> **WHAT IS EXPECTED**
After finding the line containing "diode_2 | 32 | 24" below, please output that line and each following one through the line containing "3_5_place_dp | 15.1 | 57.9 | 1.08 | 3492", exactly as written.

> **EXERCISE DATA**

`src/rtl/dram_if_pkg.sv`:
```
// Shared types and widths for the cache-side DRAM read/writeback lane interface.
package dram_if_pkg;

  localparam int LANE_W   = 128;
  localparam int ADDR_W   = 22;
  localparam int COMMON_W = 9;
  localparam int UPPER_W  = 13;

  typedef struct packed {
    logic [ADDR_W-1:0]  addr_read;
    logic [UPPER_W-1:0] victim_upper;
    logic               dirty;
    logic [LANE_W-1:0]  victim_lane;
  } miss_req_t;

  typedef enum logic [1:0] {
    IDLE     = 2'd0,
    ISSUE    = 2'd1,
    WAIT_ACK = 2'd2,
    DELIVER  = 2'd3
  } req_state_e;

endpackage

```
`src/rtl/miss_req_fifo.sv`:
```
// Synchronous miss-request FIFO; pointers carry an extra wrap bit to tell full from empty.
module miss_req_fifo
  import dram_if_pkg::*;
#(
  parameter int FIFO_DEPTH = 2
) (
  input  logic      main_clk,
  input  logic      rst_n,
  input  logic      i_push,
  input  logic      i_pop,
  input  miss_req_t i_wdata,
  output miss_req_t o_rdata,
  output logic      o_full,
  output logic      o_empty
);

  localparam int AW = $clog2(FIFO_DEPTH);

  miss_req_t        r_mem [FIFO_DEPTH];
  logic [AW:0]      r_wr_ptr;
  logic [AW:0]      r_rd_ptr;
  logic             w_do_push;
  logic             w_do_pop;

  assign o_empty   = (r_wr_ptr == r_rd_ptr);
  assign o_full    = (r_wr_ptr[AW] != r_rd_ptr[AW]) &&
                     (r_wr_ptr[AW-1:0] == r_rd_ptr[AW-1:0]);
  assign w_do_push = i_push && !o_full;
  assign w_do_pop  = i_pop && !o_empty;
  assign o_rdata   = r_mem[r_rd_ptr[AW-1:0]];

  always_ff @(posedge main_clk or negedge rst_n) begin
    if (!rst_n) begin
      r_wr_ptr <= '0;
      r_rd_ptr <= '0;
    end else begin
      if (w_do_push) r_wr_ptr <= r_wr_ptr + (AW+1)'(1);
      if (w_do_pop)  r_rd_ptr <= r_rd_ptr + (AW+1)'(1);
    end
  end

  // Storage is not reset: an entry is only read after it has been written.
  always_ff @(posedge main_clk) begin
    if (w_do_push) r_mem[r_wr_ptr[AW-1:0]] <= i_wdata;
  end

endmodule

```
`src/rtl/dram_cache_miss_requester.sv`:
```
// Cache-side initiator: queues line misses, pulses the DRAM controller, returns fills.
// Optional DRAM_REQ_TIMEOUT_EN adds a WAIT_ACK abort counter and sticky err_timeout.
module dram_cache_miss_requester
  import dram_if_pkg::*;
#(
  parameter int FIFO_DEPTH     = 2,
  parameter int TIMEOUT_CYCLES = 1023
) (
  input  logic                main_clk,
  input  logic                rst_n,
  input  logic                miss_valid,
  output logic                miss_ready,
  input  logic [ADDR_W-1:0]   miss_addr_read,
  input  logic [UPPER_W-1:0]  miss_addr_victim_upper,
  input  logic                miss_dirty,
  input  logic [LANE_W-1:0]   miss_victim_lane,
  output logic                fill_valid,
  input  logic                fill_ready,
  output logic [ADDR_W-1:0]   fill_addr,
  output logic [LANE_W-1:0]   fill_lane,
  output logic [UPPER_W-1:0]  addr_req_read_dram_side_dram,
  output logic [UPPER_W-1:0]  addr_req_write_dram_side_dram,
  output logic [COMMON_W-1:0] addr_req_common_side_dram,
  output logic [LANE_W-1:0]   lane_from_cache_to_dram_side_dram,
  output logic                dram_controller_entry_dirty_side_dram,
  output logic                dram_controller_req_read_pulse_side_dram,
  input  logic                dram_controller_ack_read_pulse_side_dram,
  input  logic [LANE_W-1:0]   lane_from_dram_to_cache_side_dram,
  output logic                busy,
  output logic                err_spurious_ack
`ifdef DRAM_REQ_TIMEOUT_EN
  ,
  output logic                err_timeout
`endif
);

  if (FIFO_DEPTH < 2 || (FIFO_DEPTH & (FIFO_DEPTH - 1)) != 0 || TIMEOUT_CYCLES < 1) begin : g_bad_param
    $error("dram_cache_miss_requester: FIFO_DEPTH must be a power of two >= 2, TIMEOUT_CYCLES >= 1");
  end

  req_state_e        r_state;
  miss_req_t         r_hold;
  logic              r_pulse;
  logic              r_fill_valid;
  logic [ADDR_W-1:0] r_fill_addr;
  logic [LANE_W-1:0] r_fill_lane;
  logic              r_err_spur;
  logic              r_alive;

  miss_req_t         w_head;
  miss_req_t         w_wdata;
  logic              w_full;
  logic              w_empty;
  logic              w_ready;
  logic              w_push;
  logic              w_pop;
  logic              w_ack;
  logic              w_timeout;

  assign w_ack = dram_controller_ack_read_pulse_side_dram;

  // r_alive keeps miss_ready low while (and right after) reset is asserted.
  assign w_ready = r_alive && !w_full;
  assign w_push  = miss_valid && w_ready;
  assign w_pop   = ((r_state == WAIT_ACK) && w_ack) || w_timeout;

  assign w_wdata.addr_read    = miss_addr_read;
  assign w_wdata.victim_upper = miss_addr_victim_upper;
  assign w_wdata.dirty        = miss_dirty;
  assign w_wdata.victim_lane  = miss_victim_lane;

  miss_req_fifo #(.FIFO_DEPTH(FIFO_DEPTH)) u_fifo (
    .main_clk (main_clk),
    .rst_n    (rst_n),
    .i_push   (w_push),
    .i_pop    (w_pop),
    .i_wdata  (w_wdata),
    .o_rdata  (w_head),
    .o_full   (w_full),
    .o_empty  (w_empty)
  );

`ifdef DRAM_REQ_TIMEOUT_EN
  localparam int TO_CLOG = $clog2(TIMEOUT_CYCLES + 1);
  localparam int TO_W    = (TO_CLOG > 10) ? TO_CLOG : 10;

  logic [TO_W-1:0] r_to_cnt;
  logic            r_err_to;

  assign w_timeout   = (r_state == WAIT_ACK) && !w_ack &&
                       (r_to_cnt == TO_W'(TIMEOUT_CYCLES - 1));
  assign err_timeout = r_err_to;
`else
  assign w_timeout = 1'b0;
`endif

  always_ff @(posedge main_clk or negedge rst_n) begin
    if (!rst_n) begin
      r_state      <= IDLE;
      r_hold       <= '0;
      r_pulse      <= 1'b0;
      r_fill_valid <= 1'b0;
      r_fill_addr  <= '0;
      r_fill_lane  <= '0;
      r_err_spur   <= 1'b0;
      r_alive      <= 1'b0;
`ifdef DRAM_REQ_TIMEOUT_EN
      r_to_cnt     <= '0;
      r_err_to     <= 1'b0;
`endif
    end else begin
      r_alive <= 1'b1;
      r_pulse <= 1'b0;
      if (w_ack && (r_state != WAIT_ACK)) r_err_spur <= 1'b1;
      case (r_state)
        IDLE: begin
          if (!w_empty && !r_fill_valid) begin
            r_hold  <= w_head;
            r_pulse <= 1'b1;
            r_state <= ISSUE;
          end
        end
        ISSUE: begin
          r_state <= WAIT_ACK;
`ifdef DRAM_REQ_TIMEOUT_EN
          r_to_cnt <= '0;
`endif
        end
        WAIT_ACK: begin
          if (w_ack) begin
            r_fill_lane  <= lane_from_dram_to_cache_side_dram;
            r_fill_addr  <= r_hold.addr_read;
            r_fill_valid <= 1'b1;
            r_state      <= DELIVER;
          end
`ifdef DRAM_REQ_TIMEOUT_EN
          else if (w_timeout) begin
            r_err_to <= 1'b1;
            r_state  <= IDLE;
          end else begin
            r_to_cnt <= r_to_cnt + TO_W'(1);
          end
`endif
        end
        DELIVER: begin
          if (fill_ready) begin
            r_fill_valid <= 1'b0;
            r_state      <= IDLE;
          end
        end
        default: r_state <= IDLE;
      endcase
    end
  end

  // Controller-facing fields come only from the hold register so they stay put until the ack.
  assign addr_req_read_dram_side_dram          = r_hold.addr_read[ADDR_W-1:COMMON_W];
  assign addr_req_common_side_dram             = r_hold.addr_read[COMMON_W-1:0];
  assign addr_req_write_dram_side_dram         = r_hold.victim_upper;
  assign dram_controller_entry_dirty_side_dram = r_hold.dirty;
  assign lane_from_cache_to_dram_side_dram     = r_hold.victim_lane;
  assign dram_controller_req_read_pulse_side_dram = r_pulse;

  assign miss_ready       = w_ready;
  assign fill_valid       = r_fill_valid;
  assign fill_addr        = r_fill_addr;
  assign fill_lane        = r_fill_lane;
  assign busy             = !w_empty || (r_state != IDLE);
  assign err_spurious_ack = r_err_spur;

endmodule

```
`config.mk`:
```
export PLATFORM = sky130hd
export DESIGN_NAME = dram_cache_miss_requester
export DESIGN_NICKNAME = d
export VERILOG_FILES = /design/src/rtl/dram_if_pkg.sv /design/src/rtl/miss_req_fifo.sv /design/src/rtl/dram_cache_miss_requester.sv
export SDC_FILE = /design/constraint.sdc
export NUM_CORES = 1
export LEC_CHECK = 0
export ABC_AREA = 1
export CAP_MARGIN = 20
export CORE_MARGIN = 8
export CORE_UTILIZATION = 45
export DETAILED_ROUTE_END_ITERATION = 12
export PLACE_DENSITY = 0.76
export SLEW_MARGIN = 40
export SYNTH_ARGS = -nofsm -noshare
export SYNTH_HDL_FRONTEND = slang
export SYNTH_HIERARCHICAL = 1
export SYNTH_SLANG_ARGS = --single-unit
```
`constraint.sdc`:
```
create_clock -name main_clk -period 6.9 [get_ports main_clk]
set_clock_uncertainty 0.15 [all_clocks]
set_input_delay 2.07 -clock main_clk [delete_from_list [all_inputs] [get_ports main_clk]]
set_output_delay 2.07 -clock main_clk [all_outputs]
set_load 0.01 [all_outputs]
```
==> results of run 1 <==
-- layout make-up --
type	instances	area, um^2	area share, %
diodes	32	80.1	0.240
clock buffers	89	1870	5.61
clock inverters	37	400	1.20
inverters	20	105	0.315
multi-input cells	1489	5690	17.1
flip-flops and latches	652	18000	53.9
well taps	696	871	2.61
repair buffers	632	6370	19.1
-- flip-flops by register name, summed over array words and instances (netlist names), 2 cells and up --
signal and flops:
fill_addr 22, addr_req_common_side_dram 9, r_state 2, fill_lane 128
u_fifo/r_wr_ptr 2, addr_req_read_dram_side_dram 13, addr_req_write_dram_side_dram 13, u_fifo/r_rd_ptr 2
u_fifo/r_mem 328, lane_from_cache_to_dram_side_dram 128
-- kinds of logic after synthesis --
family / after synthesis / synth area share, %
AOI/OAI and AO/OA: 7 / 0.164
xor gates and xnor gates: 1 / 0.0359
adders and majority gates: 4 / 0.205
buffers and inverters: 124 / 3.05
DFF: 652 / 73.7
other: 1 / 0.0154
and+or+nand+nor: 1476 / 22.8
-- cell usage in the layout (no fill, tap or decap), drive strengths merged --
master | netlist | routed
ha | 4 | 4
buf | 78 | 18
conb | 1 | 1
nor2 | 4 | 4
nand3 | 4 | 4
nor3b | 1 | 1
o21ai | 5 | 5
inv | 20 | 25
clkinvlp | 0 | 1
o21bai | 1 | 1
nand2 | 1466 | 1466
dfrtp | 324 | 324
clkbuf | 26 | 89
clkdlybuf4s50 | 0 | 614
edfxtp | 328 | 328
o211ai | 1 | 1
xor2 | 1 | 1
clkinv | 0 | 26
diode | 0 | 32
or2 | 1 | 1
bufinv | 0 | 5
-- worst paths after layout --
path	endpoint	depth (start not counted)
min in group asynchronous	lane_from_cache_to_dram_side_dram[53]	1
setup / recovery	busy	7
setup reg to reg	addr_req_read_dram_side_dram[11]	10
hold / removal	fill_lane[22]	2
hold reg to reg	fill_lane[22]	2
max in group asynchronous	fill_lane[78]	3
-- critical path, cell delays in order (launching register included) --
cell and delay, ns:
dfrtp_4 0.61, inv_6 0.53, nand2_1 0.20, nand2_2 0.14, nand2_2 0.10, inv_1 0.16
nand2_1 0.10, clkdlybuf4s50_1 0.50
-- Yosys cell counts --
cell and number:
buf_2 40, buf_4 18, buf_6 18, buf_8 2, clkbuf_1 26, conb_1 1
dfrtp_1 324, edfxtp_1 328, ha_1 4, inv_1 17, inv_2 2, inv_4 1
nand2_1 1461, nand2_2 5, nand3_1 4, nor2_1 3, nor2_2 1, nor3b_1 1
o211ai_1 1, o21ai_0 5, o21bai_1 1, or2_2 1, xor2_1 1
-- metrics by stage --
stage	hold WS, ns	worst slack [ns]
after floorplan	0.319	0.512
after global placement	0.311	2.07
after global routing	0.344	1.60
final	0.327	1.72
after detailed placement	0.314	2.06
after CTS	0.330	1.66
-- power by group through the flow --
stage                     Combinational [mW]  Sequential, mW  Clock [mW]
final                                   5.05            6.00        3.68
after global routing                    5.53            6.10        3.89
after CTS                               5.11            6.00        3.74
after detailed placement                5.07            6.04           0
after global placement                  4.96            6.01           0
after floorplan                         2.08            6.29           0
-- metal layers --
layer  GRT usage [%]  vias to the layer above  part of all wire, %
met5               0                        -                 0.12
met1            25.8                     8803                   36
li1                -                     8360                    -
met3            7.64                      137                  8.3
met2            41.2                      700                   52
met4            10.0                       14                  3.6
==> results.tsv, run 1 <==
metric	value	unit
final_core_util	62.1	%
htree_levels	3	
grt_pass1_vias	18500	
start_util	45.4	%
die_area	61900	um^2
synth_seq_cells	652	
synth_largest_area_cell	edfxtp_1	
viasPerCell	4.94	
ir_drop	0.354	mV
nFillCells	4121	
rsz0062_at_grt	no	
worstHoldPathType	reg -> reg	
path_clk_slew	0.06	ns
finalPower	14.7	mW
ant_nets	0	
dp.cells	3488	
post-dp-hpwl	52100	um
cts_resized	0	
numCtsBuffers	68	
grt_use_total	23.4	%
period_share	75.0	%
p_sw	5.05	mW
nets	3164	
cts_tree	yes	
ys_seq_area_share	73.7	%
cts_root_buffer	clkbuf_16	
placementRows	85	
worstSetupPathType	reg -> out	
layout.cells.non_filler	3647	
status	finished, final reports clean	
r2r_slack	3.06	ns
hold_viol_final	0	
p_leak	15.0	nW
clkLatencyLatePin	0.60	ns
vias	18000	
yosys_warnings	6	
postSynthCellCount	2265	
dpl_cell_area	31000	um^2
end_kind	output port	
gp_congestion	0.871	
portBuffers	615	
slew_violations	0	
cts_hold_buffers	0	
setup-violations-final	0	
required	4.68	ns
rr_startpoint	u_fifo/r_rd_ptr[0]	
internal_power	9.67	mW
startpoint_type	flip-flop	
drt-total-wl	74800	um
grt_max_degree	141	
slew_headroom	46.5	%
avgSynthCellArea	10.8	um^2
pwr-share-comb	34.3	%
arrival	2.96	ns
yosysTopAreaCellShare	40.4	%
setup_tns	0	ns
layout-drive-gt1-share	4.83	%
grt_pass1_wl	112000	um
core_area	53700	um^2
antenna_found_initial	37	
die_h	249	um
wl_per_cell	20.5	um
layout_min_cycle_time	5.18	ns
postCtsSetupBuffers	0	
cts.path.max_buffers	3	
p_seq_share	40.7	%
postLayoutCellArea	33300	um^2
clkPwrFrac	25.0	%
maxCapViolCount	0	
swShare	34.3	%
cts_sinks	652	
syn_to_final_growth	36.8	%
worst_pin_slew	0.802	ns
drt-pass1-iter-count	5	
min_from	fill_lane[22]	
ios	616	
crit_start	u_fifo/r_rd_ptr[0]	
drcViolationCount	0	
clock.fmax	193	MHz
first_iter_violations	1422	
synth_cell_types	23	
grt.overflow.total	0	
p_per_area	442	nW/um^2
syn_nets	2566	
die_width	249	um
syn_area	24400	um^2
synthTopCellsByArea	edfxtp_1 (40%), dfrtp_1 (33%), nand2_1 (23%)	
crit_fanout	93	
Power figures use the tool's default switching activity.
==> run 2, diff against run 1 <==
==> constraint.sdc (replaced) <==
create_clock -name main_clk -period 5.1 [get_ports main_clk]
set_clock_uncertainty 0.15 [all_clocks]
set_input_delay 1.53 -clock main_clk [delete_from_list [all_inputs] [get_ports main_clk]]
set_output_delay 1.53 -clock main_clk [all_outputs]
set_load 0.01 [all_outputs]
==> run 2 against run 1 <==
Critical path type unchanged; largest cell class unchanged; wire length grew 0.30%; non-clock buffer count is 3 higher; hold slack got worse by 0.0026 ns; sequential power is 35% higher; largest power group unchanged; combinational power is 37% higher; power grew 36%; count of clock-buffer cells in the layout up 6; first-iteration DRC count is 5.1% lower; worst setup slack got worse by 1.1 ns; critical path depth is the same.
==> results.tsv, run 2 (synthesized netlist as in run 1, its figures left out) <==
metric	value	unit	change
dpl_cell_area	31100	um^2	+0.40%
htree_levels	3		unchanged
critPathMaxStageDelay	0.51	ns	-0.10 ns
whs	0.324	ns	-0.00257 ns
worst_pin_slew	0.877	ns	+0.0754 ns
largest_reg_flops	328		unchanged
die_area	61900	um^2	unchanged
nFillCells	4142		+0.51%
clkPwrFrac	25.4	%	+0.4 points
postCtsSetupBuffers	0		unchanged
die_width	249	um	unchanged
swShare	34.1	%	-0.24 points
worstHoldPathType	reg -> reg		
setup_tns	0	ns	unchanged
placementRows	85		unchanged
reg2reg_to	lane_from_cache_to_dram_side_dram[46]		
clock.fmax	222	MHz	
core_area	53700	um^2	unchanged
crit_start	u_fifo/r_rd_ptr[0]		
portBuffers	615		unchanged
layout_common_cells	nand2_1 (1461), clkdlybuf4s50_1 (614), edfxtp_1 (328)		
start_util	45.4	%	unchanged
cts_hold_buffers	0		unchanged
gp_congestion	0.891		+2.2%
slew_violations	0		unchanged
syn_to_final_growth	37.4	%	
layout_min_cycle_time	4.50	ns	
first_iter_violations	1349		-5.1%
status	finished, final reports clean		
vias	18000		-0.017%
ant_nets	0		unchanged
pwr-share-comb	34.4	%	about the same
rr_startpoint	u_fifo/r_rd_ptr[0]		
cts_sinks	652		unchanged
clkLatencyLatePin	0.61	ns	about the same
p_sw	6.84	mW	+35%
wl_per_cell	20.6	um	+0.42%
setup-violations-final	0		unchanged
period_share	88.2	%	
register_area	18000	um^2	unchanged
cp_cell_sequence	buf_12 > nand2_1 > nand2_2 > nand2_2 > inv_1 > nand2_1 > clkdlybuf4s50_1		
grt_pass1_vias	18500		+0.15%
r2r_slack	1.68	ns	-1.38 ns
p_per_area	599	nW/um^2	+36%
numCtsBuffers	69		+1.5%
grt_max_degree	168		+19%
maxCapViolCount	0		unchanged
worstSetupPathType	reg -> out		
arrival	2.82	ns	-0.14 ns
ios	616		unchanged
drcViolationCount	0		unchanged
grt_pass1_wl	113000	um	+1.1%
grt.overflow.total	0		unchanged
multi_input_area	5690	um^2	unchanged
nets	3168		+0.13%
worstSetupEndpoint	busy		
hold_viol_final	0		unchanged
post-dp-hpwl	51900	um	-0.45%
grt_use_total	23.6	%	+0.15 points
drt-total-wl	75000	um	+0.30%
viasPerCell	4.94		about the same
cts_root_buffer	clkbuf_16		
required	3.42	ns	-1.26 ns
cts_tree	yes		
reg2reg_depth	11		+1
startpoint_type	flip-flop		
cts.path.max_buffers	3		unchanged
rsz0062_at_grt	no		
ir_drop	0.412	mV	+16%
slew_headroom	41.5	%	-5.0 points
path_clk_slew	0.06	ns	about the same
cts_resized	0		unchanged
p_leak	15.0	nW	+0.31%
antenna_found_initial	42		+14%
slowest_stage	buf_12		
drt-pass1-iter-count	5		unchanged
layout-drive-gt1-share	4.93	%	+0.096 points
postLayoutCellArea	33500	um^2	+0.41%
end_kind	output port		
final_common_cell	nand2_1		
die_h	249	um	unchanged
internal_power	13.2	mW	+37%
crit_fanout	167		+80%
p_seq_share	40.3	%	-0.4 points
==> run 2: cell count changes in the layout (fill, tap and decap cells not counted), moves of 3 or more <==
cell | before | now
clkinv_2 | 14 | 11
diode_2 | 32 | 24
clkbuf_16 | 68 | 71
buf_12 | 4 | 12
inv_6 | 5 | 2
clkinvlp_4 | 1 | 4
==> run 2: through the flow <==
step | total power, mW | util [%] | setup slack, ns | instances
2_1_floorplan | 11.3 | - | 0.246 | 2265
5_1_grt | 21.2 | 62.3 | 0.439 | 3638
4_1_cts | 20.3 | 62.2 | 0.557 | 3619
3_5_place_dp | 15.1 | 57.9 | 1.08 | 3492
3_3_place_gp | 14.9 | 57.9 | 1.04 | 3492
6_report | 20.1 | 62.3 | 0.600 | 3643
==> run 2: layer usage <==
metal	GRT usage [%]	share of wire, %	up-vias
li1	-	-	8387
met1	26.1	36	8757
met2	41.5	52	719
met3	7.51	8.3	134
met4	10.1	3.3	14
met5	0	0.13	-
==> run 2: power groups by stage <==
stage          Clock (mW)  Combinational [mW]  Sequential [mW]
2_1_floorplan           0                2.81             8.49
3_3_place_gp            0                6.78             8.08
3_5_place_dp            0                6.94             8.14
4_1_cts              5.20                7.00             8.07
5_1_grt              5.41                7.54             8.22
6_report             5.09                6.90             8.08
==> run 2: area by class of cell <==
cell class / instances / share of cell area, %
flip-flops and latches: 652 / 53.6
repair buffers: 635 / 19.3
multi-input cells: 1489 / 17.0
clock buffers: 95 / 5.87
well taps: 696 / 2.60
clock inverters: 32 / 1.11
inverters: 20 / 0.291
diodes: 24 / 0.179
==> run 2: worst min-delay path by stage <==
stage	startpoint	end	cells after the start
floorplan	r_state[0]	r_state[0]	2
global placement	fill_lane[125]	fill_lane[125]	2
detailed placement	fill_lane[76]	fill_lane[76]	2
CTS	fill_lane[76]	fill_lane[76]	2
global route	fill_lane[43]	fill_lane[43]	2
finish	lane_from_cache_to_dram_side_dram[94]	lane_from_cache_to_dram_side_dram[94]	2
==> run 2: worst max-delay path: cells and delay by family, from the launching register on <==
kind          cells  cell delay (ns)
buf+inv           3             1.18
simple gates      4             0.49
flops             1             0.45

> **EXERCISE ANSWER**
diode_2 | 32 | 24
clkbuf_16 | 68 | 71
buf_12 | 4 | 12
inv_6 | 5 | 2
clkinvlp_4 | 1 | 4
==> run 2: through the flow <==
step | total power, mW | util [%] | setup slack, ns | instances
2_1_floorplan | 11.3 | - | 0.246 | 2265
5_1_grt | 21.2 | 62.3 | 0.439 | 3638
4_1_cts | 20.3 | 62.2 | 0.557 | 3619
3_5_place_dp | 15.1 | 57.9 | 1.08 | 3492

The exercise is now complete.